Prompt
Please copy out each line of the entries in which "asynchronous" appears.

Stored items
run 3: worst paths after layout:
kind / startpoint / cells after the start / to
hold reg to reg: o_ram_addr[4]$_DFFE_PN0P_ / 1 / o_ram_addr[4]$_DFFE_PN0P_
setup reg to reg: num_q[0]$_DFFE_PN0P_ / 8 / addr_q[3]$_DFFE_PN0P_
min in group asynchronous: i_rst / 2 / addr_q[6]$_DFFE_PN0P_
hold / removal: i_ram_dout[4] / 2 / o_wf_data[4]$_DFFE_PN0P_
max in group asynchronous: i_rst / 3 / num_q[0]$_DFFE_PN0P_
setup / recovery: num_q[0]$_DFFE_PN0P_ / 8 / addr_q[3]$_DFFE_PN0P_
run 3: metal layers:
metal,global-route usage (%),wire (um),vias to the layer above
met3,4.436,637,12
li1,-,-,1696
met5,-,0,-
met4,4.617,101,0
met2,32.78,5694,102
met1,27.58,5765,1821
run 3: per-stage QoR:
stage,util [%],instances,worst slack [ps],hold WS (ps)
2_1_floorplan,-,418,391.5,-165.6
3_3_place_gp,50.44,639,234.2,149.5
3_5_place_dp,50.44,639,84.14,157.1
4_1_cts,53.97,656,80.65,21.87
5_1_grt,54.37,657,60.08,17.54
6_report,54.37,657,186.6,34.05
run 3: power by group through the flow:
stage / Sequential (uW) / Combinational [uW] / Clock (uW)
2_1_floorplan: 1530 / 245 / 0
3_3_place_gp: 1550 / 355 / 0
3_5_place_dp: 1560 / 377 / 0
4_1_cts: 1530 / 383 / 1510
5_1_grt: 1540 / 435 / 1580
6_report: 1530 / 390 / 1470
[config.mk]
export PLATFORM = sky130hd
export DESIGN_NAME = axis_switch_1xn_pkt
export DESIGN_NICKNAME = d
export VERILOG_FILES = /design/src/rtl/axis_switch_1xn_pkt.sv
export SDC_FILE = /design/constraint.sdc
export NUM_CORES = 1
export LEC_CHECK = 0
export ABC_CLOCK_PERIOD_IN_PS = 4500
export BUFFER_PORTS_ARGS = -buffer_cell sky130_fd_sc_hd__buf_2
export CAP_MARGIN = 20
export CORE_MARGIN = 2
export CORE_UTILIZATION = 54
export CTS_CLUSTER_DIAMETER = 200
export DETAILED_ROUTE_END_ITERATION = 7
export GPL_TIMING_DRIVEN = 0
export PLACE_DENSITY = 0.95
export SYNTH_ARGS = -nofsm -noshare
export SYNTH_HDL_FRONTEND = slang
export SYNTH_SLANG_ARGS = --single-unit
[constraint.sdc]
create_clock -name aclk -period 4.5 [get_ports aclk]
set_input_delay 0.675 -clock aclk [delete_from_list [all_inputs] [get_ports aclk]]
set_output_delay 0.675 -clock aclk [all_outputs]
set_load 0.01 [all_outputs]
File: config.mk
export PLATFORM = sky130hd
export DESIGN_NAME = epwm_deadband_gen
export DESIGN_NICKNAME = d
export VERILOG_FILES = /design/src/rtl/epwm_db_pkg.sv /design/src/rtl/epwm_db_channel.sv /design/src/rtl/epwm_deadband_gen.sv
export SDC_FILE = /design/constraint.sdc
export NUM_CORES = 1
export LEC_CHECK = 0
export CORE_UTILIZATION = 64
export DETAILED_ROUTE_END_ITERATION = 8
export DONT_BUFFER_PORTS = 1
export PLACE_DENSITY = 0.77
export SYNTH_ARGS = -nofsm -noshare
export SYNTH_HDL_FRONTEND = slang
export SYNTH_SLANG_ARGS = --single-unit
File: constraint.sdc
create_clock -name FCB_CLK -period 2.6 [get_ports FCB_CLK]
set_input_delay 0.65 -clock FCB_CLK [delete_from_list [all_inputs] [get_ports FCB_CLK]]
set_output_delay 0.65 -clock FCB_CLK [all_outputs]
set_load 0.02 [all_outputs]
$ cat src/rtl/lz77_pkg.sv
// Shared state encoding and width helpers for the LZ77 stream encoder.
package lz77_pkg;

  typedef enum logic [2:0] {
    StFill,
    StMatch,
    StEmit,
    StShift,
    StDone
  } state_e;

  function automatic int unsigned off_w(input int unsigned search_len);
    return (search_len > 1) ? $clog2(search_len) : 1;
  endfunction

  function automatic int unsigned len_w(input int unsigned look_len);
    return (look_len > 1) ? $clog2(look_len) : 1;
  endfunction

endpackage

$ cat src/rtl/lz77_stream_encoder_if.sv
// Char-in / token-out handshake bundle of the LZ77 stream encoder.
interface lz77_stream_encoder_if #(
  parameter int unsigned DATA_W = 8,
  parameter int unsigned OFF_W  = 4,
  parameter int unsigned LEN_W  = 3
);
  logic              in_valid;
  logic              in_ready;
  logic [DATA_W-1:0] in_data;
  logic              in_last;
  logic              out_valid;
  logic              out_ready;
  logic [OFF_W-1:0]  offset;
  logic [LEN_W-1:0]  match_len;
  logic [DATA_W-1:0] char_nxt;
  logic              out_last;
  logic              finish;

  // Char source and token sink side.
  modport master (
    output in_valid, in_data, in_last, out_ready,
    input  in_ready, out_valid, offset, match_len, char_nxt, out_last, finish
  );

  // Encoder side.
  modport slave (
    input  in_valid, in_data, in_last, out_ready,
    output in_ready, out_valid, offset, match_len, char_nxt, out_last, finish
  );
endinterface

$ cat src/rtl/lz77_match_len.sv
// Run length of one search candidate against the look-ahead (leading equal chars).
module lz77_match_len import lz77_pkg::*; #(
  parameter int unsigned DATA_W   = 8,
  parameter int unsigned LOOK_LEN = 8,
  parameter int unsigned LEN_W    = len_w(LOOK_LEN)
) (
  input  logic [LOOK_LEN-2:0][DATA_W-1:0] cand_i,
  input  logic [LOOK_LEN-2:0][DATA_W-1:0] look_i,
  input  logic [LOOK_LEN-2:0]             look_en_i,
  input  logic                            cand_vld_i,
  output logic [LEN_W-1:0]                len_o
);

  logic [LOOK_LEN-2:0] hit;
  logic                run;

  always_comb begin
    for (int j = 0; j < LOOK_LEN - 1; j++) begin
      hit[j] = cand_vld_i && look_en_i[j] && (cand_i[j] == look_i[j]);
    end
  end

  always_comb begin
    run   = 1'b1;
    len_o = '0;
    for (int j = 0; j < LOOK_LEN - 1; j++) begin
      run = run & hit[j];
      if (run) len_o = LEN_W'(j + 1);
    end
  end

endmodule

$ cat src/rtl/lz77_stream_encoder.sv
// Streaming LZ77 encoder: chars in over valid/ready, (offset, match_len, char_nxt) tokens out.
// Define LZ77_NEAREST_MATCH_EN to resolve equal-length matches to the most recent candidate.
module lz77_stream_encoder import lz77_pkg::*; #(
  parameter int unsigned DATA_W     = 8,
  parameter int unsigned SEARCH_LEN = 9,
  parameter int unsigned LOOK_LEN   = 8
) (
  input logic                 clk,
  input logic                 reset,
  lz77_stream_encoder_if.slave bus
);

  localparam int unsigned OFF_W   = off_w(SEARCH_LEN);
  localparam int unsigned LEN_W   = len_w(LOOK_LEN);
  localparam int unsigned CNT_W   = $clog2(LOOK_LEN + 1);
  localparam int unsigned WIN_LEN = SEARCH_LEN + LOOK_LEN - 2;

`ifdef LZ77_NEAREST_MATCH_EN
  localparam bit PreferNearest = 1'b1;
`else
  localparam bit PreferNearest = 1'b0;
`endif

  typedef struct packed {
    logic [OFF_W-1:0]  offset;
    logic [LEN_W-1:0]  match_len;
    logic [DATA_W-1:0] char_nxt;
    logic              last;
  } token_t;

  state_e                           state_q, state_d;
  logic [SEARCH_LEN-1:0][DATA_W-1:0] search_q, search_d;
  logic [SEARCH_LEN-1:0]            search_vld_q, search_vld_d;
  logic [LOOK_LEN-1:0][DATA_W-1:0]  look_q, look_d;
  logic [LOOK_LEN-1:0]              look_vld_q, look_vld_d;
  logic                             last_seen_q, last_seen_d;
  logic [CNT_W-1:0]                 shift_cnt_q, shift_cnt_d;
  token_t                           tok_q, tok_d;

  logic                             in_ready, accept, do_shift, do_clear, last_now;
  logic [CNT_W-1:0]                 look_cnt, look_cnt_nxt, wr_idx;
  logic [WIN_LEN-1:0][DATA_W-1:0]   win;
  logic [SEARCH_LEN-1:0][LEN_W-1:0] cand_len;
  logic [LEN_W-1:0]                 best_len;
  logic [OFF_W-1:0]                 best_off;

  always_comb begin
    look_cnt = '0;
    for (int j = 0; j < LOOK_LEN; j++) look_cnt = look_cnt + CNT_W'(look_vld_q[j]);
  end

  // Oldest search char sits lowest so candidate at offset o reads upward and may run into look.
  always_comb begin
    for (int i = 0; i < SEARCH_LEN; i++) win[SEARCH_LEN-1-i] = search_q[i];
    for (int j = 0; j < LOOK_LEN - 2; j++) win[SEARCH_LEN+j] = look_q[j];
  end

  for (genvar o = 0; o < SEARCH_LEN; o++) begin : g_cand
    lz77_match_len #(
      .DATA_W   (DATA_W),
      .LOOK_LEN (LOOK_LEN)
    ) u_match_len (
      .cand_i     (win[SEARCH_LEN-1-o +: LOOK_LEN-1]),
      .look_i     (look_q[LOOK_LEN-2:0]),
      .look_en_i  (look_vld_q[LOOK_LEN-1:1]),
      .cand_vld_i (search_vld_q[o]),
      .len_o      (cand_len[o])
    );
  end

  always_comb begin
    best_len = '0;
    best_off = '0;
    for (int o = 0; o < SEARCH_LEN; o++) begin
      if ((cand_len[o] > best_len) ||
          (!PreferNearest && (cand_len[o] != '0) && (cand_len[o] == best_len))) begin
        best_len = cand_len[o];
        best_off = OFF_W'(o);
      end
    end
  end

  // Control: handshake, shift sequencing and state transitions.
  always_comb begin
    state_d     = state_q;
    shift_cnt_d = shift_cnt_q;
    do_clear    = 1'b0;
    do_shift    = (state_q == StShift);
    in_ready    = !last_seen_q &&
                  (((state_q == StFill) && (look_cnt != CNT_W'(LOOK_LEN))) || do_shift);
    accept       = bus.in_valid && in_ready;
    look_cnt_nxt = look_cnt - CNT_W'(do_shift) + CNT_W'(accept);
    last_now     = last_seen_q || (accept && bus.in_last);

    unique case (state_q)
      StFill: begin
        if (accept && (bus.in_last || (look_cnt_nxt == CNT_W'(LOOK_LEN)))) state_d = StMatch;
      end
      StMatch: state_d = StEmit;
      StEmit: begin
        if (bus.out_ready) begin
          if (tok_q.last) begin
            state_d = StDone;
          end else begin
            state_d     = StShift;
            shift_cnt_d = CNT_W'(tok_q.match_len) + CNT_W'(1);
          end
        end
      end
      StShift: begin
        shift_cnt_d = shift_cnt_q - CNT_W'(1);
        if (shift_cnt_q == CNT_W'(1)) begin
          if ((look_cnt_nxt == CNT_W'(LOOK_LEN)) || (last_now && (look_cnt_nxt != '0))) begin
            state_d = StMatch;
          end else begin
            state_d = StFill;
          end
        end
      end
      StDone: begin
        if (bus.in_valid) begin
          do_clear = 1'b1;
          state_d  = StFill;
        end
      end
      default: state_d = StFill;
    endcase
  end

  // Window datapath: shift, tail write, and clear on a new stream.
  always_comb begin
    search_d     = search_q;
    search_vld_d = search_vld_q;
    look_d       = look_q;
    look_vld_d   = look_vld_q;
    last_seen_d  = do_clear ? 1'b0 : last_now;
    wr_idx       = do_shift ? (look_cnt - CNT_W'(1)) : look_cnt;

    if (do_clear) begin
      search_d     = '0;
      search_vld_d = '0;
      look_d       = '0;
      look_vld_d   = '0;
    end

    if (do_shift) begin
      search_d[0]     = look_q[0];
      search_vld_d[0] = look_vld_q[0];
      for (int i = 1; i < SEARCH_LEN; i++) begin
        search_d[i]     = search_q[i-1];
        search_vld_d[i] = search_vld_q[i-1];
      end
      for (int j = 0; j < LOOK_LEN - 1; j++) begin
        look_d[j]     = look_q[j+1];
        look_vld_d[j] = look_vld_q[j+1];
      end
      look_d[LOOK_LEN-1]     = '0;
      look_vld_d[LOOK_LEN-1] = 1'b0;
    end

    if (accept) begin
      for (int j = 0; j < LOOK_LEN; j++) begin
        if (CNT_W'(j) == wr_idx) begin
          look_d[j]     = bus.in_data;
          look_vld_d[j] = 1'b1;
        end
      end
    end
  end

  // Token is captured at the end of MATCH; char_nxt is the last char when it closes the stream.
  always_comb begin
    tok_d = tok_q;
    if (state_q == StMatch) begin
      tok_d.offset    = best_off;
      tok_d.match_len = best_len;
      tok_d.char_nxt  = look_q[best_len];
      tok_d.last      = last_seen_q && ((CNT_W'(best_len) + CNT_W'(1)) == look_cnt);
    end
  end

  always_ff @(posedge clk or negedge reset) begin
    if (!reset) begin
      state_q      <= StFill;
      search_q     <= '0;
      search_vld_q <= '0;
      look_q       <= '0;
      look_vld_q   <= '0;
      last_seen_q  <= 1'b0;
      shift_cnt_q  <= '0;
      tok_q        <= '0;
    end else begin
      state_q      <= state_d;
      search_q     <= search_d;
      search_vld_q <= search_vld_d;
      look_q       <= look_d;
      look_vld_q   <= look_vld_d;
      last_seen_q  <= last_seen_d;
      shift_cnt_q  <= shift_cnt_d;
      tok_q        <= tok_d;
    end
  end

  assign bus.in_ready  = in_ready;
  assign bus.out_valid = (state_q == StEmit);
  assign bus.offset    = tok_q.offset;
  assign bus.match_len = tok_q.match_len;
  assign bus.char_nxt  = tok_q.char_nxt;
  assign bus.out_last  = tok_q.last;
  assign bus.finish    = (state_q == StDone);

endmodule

---

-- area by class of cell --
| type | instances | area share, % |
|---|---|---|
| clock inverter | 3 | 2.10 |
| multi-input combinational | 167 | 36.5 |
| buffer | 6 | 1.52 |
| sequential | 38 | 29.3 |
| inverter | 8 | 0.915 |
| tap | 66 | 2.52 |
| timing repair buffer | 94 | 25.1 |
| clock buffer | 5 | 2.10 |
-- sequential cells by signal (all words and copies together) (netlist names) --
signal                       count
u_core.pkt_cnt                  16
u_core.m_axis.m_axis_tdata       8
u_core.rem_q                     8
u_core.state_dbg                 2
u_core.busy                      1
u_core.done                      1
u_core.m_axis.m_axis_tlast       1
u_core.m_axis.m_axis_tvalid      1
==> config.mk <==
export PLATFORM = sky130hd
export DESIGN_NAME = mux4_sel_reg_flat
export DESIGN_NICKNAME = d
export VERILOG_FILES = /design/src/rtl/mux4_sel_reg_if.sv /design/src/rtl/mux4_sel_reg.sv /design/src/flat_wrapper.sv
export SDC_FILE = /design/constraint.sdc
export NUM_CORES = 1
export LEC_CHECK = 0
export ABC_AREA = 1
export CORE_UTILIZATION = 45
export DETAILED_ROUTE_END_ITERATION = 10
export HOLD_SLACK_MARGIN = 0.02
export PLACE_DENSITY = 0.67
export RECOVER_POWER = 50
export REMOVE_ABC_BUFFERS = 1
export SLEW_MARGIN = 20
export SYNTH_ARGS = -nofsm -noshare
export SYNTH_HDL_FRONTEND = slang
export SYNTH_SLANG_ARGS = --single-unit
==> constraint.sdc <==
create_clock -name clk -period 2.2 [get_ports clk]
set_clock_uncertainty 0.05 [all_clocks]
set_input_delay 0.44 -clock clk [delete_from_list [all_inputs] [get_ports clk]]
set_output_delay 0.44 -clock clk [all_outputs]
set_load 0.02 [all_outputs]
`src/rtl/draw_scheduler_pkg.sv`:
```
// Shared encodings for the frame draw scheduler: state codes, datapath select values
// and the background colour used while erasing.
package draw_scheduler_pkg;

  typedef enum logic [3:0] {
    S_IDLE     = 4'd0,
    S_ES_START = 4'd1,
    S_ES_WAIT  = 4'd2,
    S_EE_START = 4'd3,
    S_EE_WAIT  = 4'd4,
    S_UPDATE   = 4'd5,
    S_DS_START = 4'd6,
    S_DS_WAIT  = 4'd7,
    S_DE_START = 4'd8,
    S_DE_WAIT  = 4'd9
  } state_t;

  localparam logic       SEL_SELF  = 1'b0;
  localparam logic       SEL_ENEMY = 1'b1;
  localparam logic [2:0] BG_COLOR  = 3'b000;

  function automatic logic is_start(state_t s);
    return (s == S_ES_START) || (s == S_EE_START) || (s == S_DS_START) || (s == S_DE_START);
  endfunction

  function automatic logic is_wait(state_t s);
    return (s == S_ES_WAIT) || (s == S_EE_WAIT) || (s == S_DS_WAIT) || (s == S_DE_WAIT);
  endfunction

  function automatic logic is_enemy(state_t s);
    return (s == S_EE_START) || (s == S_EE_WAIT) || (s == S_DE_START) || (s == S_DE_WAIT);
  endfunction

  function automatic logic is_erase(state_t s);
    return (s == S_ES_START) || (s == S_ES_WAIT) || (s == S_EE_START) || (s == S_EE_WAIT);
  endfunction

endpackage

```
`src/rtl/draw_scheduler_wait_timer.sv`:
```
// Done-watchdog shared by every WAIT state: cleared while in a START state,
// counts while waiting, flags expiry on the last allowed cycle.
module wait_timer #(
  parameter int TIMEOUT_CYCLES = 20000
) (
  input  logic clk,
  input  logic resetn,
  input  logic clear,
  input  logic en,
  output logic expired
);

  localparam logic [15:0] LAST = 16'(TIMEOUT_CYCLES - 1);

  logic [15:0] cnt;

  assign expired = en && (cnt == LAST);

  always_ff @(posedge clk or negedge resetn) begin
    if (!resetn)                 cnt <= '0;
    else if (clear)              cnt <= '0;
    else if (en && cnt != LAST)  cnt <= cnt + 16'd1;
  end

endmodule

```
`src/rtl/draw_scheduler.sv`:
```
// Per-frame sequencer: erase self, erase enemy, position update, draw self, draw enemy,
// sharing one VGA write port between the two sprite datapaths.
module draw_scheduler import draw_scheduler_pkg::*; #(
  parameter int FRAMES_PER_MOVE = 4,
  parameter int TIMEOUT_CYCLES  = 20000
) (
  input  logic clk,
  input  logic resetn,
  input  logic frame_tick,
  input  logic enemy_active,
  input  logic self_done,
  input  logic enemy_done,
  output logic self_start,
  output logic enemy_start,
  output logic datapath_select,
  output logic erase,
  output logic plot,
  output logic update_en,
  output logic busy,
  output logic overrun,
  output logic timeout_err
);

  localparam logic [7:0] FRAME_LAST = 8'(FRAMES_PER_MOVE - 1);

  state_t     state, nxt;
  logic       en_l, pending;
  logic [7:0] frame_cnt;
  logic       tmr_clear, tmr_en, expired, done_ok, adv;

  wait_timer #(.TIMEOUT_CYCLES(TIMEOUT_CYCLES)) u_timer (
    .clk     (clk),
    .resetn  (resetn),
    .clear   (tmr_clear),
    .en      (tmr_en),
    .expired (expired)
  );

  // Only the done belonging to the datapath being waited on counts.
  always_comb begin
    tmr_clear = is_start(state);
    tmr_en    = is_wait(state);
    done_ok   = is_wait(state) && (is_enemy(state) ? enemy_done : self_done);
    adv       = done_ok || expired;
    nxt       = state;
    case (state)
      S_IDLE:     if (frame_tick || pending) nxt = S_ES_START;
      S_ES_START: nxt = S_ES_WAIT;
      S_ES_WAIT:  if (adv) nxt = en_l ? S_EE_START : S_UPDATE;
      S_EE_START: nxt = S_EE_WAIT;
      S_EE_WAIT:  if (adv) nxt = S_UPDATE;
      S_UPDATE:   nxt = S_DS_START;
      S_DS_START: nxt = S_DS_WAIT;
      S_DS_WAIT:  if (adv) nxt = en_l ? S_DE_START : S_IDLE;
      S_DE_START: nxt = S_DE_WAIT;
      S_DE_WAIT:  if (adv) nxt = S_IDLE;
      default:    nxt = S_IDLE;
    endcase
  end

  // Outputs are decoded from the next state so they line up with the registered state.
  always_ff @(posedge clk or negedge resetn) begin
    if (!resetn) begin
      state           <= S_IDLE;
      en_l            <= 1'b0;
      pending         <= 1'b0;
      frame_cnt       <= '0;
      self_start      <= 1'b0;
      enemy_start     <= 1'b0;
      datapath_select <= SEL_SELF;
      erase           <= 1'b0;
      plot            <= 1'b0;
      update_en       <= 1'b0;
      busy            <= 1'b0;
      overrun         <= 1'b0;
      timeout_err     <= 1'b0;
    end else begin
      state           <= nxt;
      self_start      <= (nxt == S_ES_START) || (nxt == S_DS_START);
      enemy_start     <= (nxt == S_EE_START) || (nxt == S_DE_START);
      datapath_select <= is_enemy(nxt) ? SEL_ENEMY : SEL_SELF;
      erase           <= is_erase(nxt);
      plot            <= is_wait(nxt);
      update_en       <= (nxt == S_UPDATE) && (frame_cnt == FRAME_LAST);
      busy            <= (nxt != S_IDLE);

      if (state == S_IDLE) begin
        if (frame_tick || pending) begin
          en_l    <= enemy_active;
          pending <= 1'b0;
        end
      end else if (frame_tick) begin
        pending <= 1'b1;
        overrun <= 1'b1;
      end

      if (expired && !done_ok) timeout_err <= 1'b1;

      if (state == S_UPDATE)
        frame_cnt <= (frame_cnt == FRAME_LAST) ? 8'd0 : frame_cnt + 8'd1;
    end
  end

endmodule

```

Result for this task
min in group asynchronous: i_rst / 2 / addr_q[6]$_DFFE_PN0P_
max in group asynchronous: i_rst / 3 / num_q[0]$_DFFE_PN0P_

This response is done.